The "inspiration" to Mingle & Murder came from the Killer Gamers' Remorse Challenge (https://www.thegamecrafter.com/contests/killer-gamer-s-remor...). Why the quotes around the inspiration? Because similarly to the The Game Crafter Sprue Challenge (https://www.thegamecrafter.com/contests/sprue-challenge), which inspired me to Explorers & Exploiters, I didn't find the contest inspiring at first due to its requirement of an elimination mechanism. The elimination mechanism is perhaps the oldest game mechanism there is but today it is the absence of an elimination mechanism that is considered crucial for a fun game (as outlined in What makes a game fun?. However, this was precisely what the Gamers' Remorse wanted the community to challenge and since I can't resist challenges...



So, how do you make it fun for an eliminated player?
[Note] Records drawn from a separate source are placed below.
From an optimization exercise on the open Yosys and OpenROAD flow, aimed at small area; shortcuts taken in it are not production practice.
No functional check of the RTL was part of this run.

==> design/flow/design.v <==
module BF1 (
input	wire				clk,reset_n,en,
input	wire	[15:0]		x_0_re,			 
							x_1_re,			 
output	reg		[15:0]		g_0_re,			 
							g_1_re           
);
always@(posedge clk,negedge reset_n)
begin
	if(!reset_n)
	begin
		g_0_re <= 16'b0;
		g_1_re <= 16'b0;
	end
	else if(en)
	begin
		g_0_re <= x_0_re + x_1_re;
		g_1_re <= x_0_re - x_1_re;
	end
end
endmodule
module BF2 (
input	wire				clk,reset_n,en,
input	wire	[15:0]		C_0_re,
							C_1_re,
							D_0_re,
							D_1_re,
output	reg		[15:0]		A_0_re,
							A_1_re,A_1_im,
							A_2_re,
							A_3_re,A_3_im
);
always@(posedge clk,negedge reset_n)
begin
	if(!reset_n)
	begin
		A_0_re <= 16'b0;	 
		A_1_re <= 16'b0;	A_1_im <= 16'b0;
		A_2_re <= 16'b0;	 
		A_3_re <= 16'b0;	A_3_im <= 16'b0;
	end
	else if (en)
	begin
		A_0_re <= C_0_re + D_0_re;
		A_1_re <= C_1_re;	A_1_im <= (~D_1_re) + 1'b1;	
		A_2_re <= C_0_re - D_0_re;
		A_3_re <= C_1_re;	A_3_im <= D_1_re;				
	end
end
endmodule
By giving him or her an interest in the game even without participating. When is a game interesting? When you can still win, or at least have a revenge on the player who eliminated you. So far, so good but what would this revenge look like? The kingmaker mechanism is perhaps even worse than the elimination mechanism so what else? Naturally, the best revenge would be to eliminate the eliminator, eye for eye, tooth for tooth... But how would the elimination work? A random mechanism would not feel satisfactory but how about a deduction mechanism? How about letting the eliminated player deduce who eliminated him or her and by doing so, denying the eliminator the victory and claim it him- or herself? The idea of a murder mystery game with a victim's haunting ghost was born.
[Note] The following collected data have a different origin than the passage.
Source: an optimization exercise on an open RTL-to-GDS flow (aim: small area, a short achievable clock period and few clock cycles per item). Production flows keep margins and buffers that such runs may drop.
At most, simulation tests tie the RTL to the original design; equivalence was not proved.
Function not checked in runs 1 to 3, 8 and 9: the RTL went through the layout flow alone.
Power and IR drop assume default switching activity.

==> design.v <==
module non_restoring_divider #(
    parameter DATA_WIDTH = 32
) (
    input  logic                    clk_i,
    input  logic                    clk_en_i,
    input  logic                    rst_n_i,
    input  logic [DATA_WIDTH - 1:0] dividend_i,
    input  logic [DATA_WIDTH - 1:0] divisor_i,
    input  logic                    data_valid_i,
    output logic [DATA_WIDTH - 1:0] quotient_o,
    output logic [DATA_WIDTH - 1:0] remainder_o,
    output logic                    divide_by_zero_o,
    output logic                    data_valid_o,
    output logic                    idle_o
);
    logic [31:0] divisor_q, rem_q, quo_q;
    logic [4:0]  cnt_q;
    logic        busy_q, valid_q, dbz_q;
    logic [1:0] skip;
    always_comb begin
        if      (|divisor_i[31:24]) skip = 2'd3;
        else if (|divisor_i[23:16]) skip = 2'd2;
        else if (|divisor_i[15:8])  skip = 2'd1;
        else                        skip = 2'd0;
    end
    logic [63:0] init;
    assign init = {32'b0, dividend_i} << {skip, 3'b000};
    logic [32:0] trial;
    logic [32:0] diff;
    logic        borrow;
    assign trial = {rem_q, quo_q[31]};
    assign {borrow, diff} = {1'b0, trial} - {2'b00, divisor_q};
    logic start;
    assign start = !busy_q && data_valid_i;
    always_ff @(posedge clk_i) begin
        if (!rst_n_i) begin
            busy_q  <= 1'b0;
            valid_q <= 1'b0;
        end else if (clk_en_i) begin
            valid_q <= busy_q && (cnt_q == 5'd0);
            if (busy_q)
                busy_q <= (cnt_q != 5'd0);
            else
                busy_q <= data_valid_i;
        end
    end
    always_ff @(posedge clk_i) begin
        if (clk_en_i) begin
            if (start) begin
                divisor_q      <= divisor_i;
                {rem_q, quo_q} <= init;
                cnt_q          <= {~skip, 3'b111};
                dbz_q          <= (divisor_i == 32'b0);
            end else if (busy_q) begin
                rem_q <= borrow ? trial[31:0] : diff[31:0];
                quo_q <= {quo_q[30:0], !borrow};
                cnt_q <= cnt_q - 5'd1;
            end
        end
    end
    assign quotient_o       = quo_q;
    assign remainder_o      = rem_q;
    assign divide_by_zero_o = dbz_q;
    assign data_valid_o     = valid_q;
    assign idle_o           = !busy_q;
endmodule
==> run.sh <==
#!/bin/bash
# synth_recipe.tcl (not shown) runs the flow's synth.tcl, then flattens the netlist and writes it again
# the make line also repeats each setting of config.mk as NAME=value (left out here)
make -C /OpenROAD-flow-scripts/flow DESIGN_CONFIG=/design/flow/config.mk WORK_HOME=/design/flow/orfs CLKGATE_MAP_FILE= SYNTH_SCRIPT=/design/flow/synth_recipe.tcl finish
==> config.mk <==
export PLATFORM = sky130hd
export DESIGN_NAME = non_restoring_divider
export DESIGN_NICKNAME = non_restoring_divider
export VERILOG_FILES = /design/flow/design.v
export SDC_FILE = /design/flow/constraint.sdc
export NUM_CORES = 4
export LEC_CHECK = 0
export CAP_MARGIN = 20
export CORE_MARGIN = 2
export CORE_UTILIZATION = 40
export SETUP_SLACK_MARGIN = 2.5
export SLEW_MARGIN = 20
==> constraint.sdc <==
create_clock -name core_clock -period 6.0 [get_ports {clk_i}]
set_input_delay 1.2000 -clock core_clock [delete_from_list [all_inputs] [get_ports {clk_i}]]
set_output_delay 1.2000 -clock core_clock [all_outputs]
set_load 0.01 [all_outputs]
However, if the idea was fairly easy to form, the mechanisms to implement the idea turned out much more difficult. Obviously, the identity of the murderer must be kept secret so the murder must be done in secret as well. Perhaps a drafting mechanism, where the players trade cards to each other? No, but the player being traded a murder card would still know who the murderer is. How about trading to a pool then, where cards from several players are mixed? Maybe, but then the murderer would strike too randomly and trying to follow which cards leave which players' hands can be too much of a mental exercise. So some kind of board is necessary then, where the murderer can target certain rooms and where the players can follow movements rather cards? Yes, now we're getting somewhere.

Finally it all came together. The players could move from room to room and leave their cards there, of which most would be blank but one a murder card. To make the tracing more challenging, they would not take up new cards immediately but rather leave a marker there. When all markers have been left, they would be taken back together with a card. In this way, the murder card may have been taken from any of a number of rooms and the murderer may be any of the players visiting any of the rooms. This is a mystery similar to Clue - not only is the murderer unknown but also the room of the murder. (I considered for a while finding a way to make the murder weapon unknown as well but decided to keep it simple.) Given this, it would likely be impossible to deduce who the murderer is after the first murder but perhaps after the second...?

The rest of the game design was more about adding necessary features and tweaking and testing the balance. I needed objects for the non-murderer players as well and the most natural objects would be to collect cards from the rooms. Similar to the trade cards of Advanced Civilization, you always want to take one more card but always that you will draw a calamity. I needed to scale the game, as more players would make it too difficult to trace the murderer and a higher murder object would give the other players too much time to collect their cards. After some calculation (see Rules, I added the immune roles of an inspector (trying to catch the murderer) and a doctor (trying to save the guests), something that would add both more variation to the game and fit well with the murder mystery theme.

Finally I had to put together all the components. With room cards, a board was not necessary but I did add Clue components to give a 3D feeling. Using some old oil paintings, I could give the mansion a classy look, while the use of simple symbols from Openclipart.org made the references easier. I also studied suitable literature (Agatha Christie, P.G. Wodehouse etc.) to get further inspiration for the Theme. The party could begin!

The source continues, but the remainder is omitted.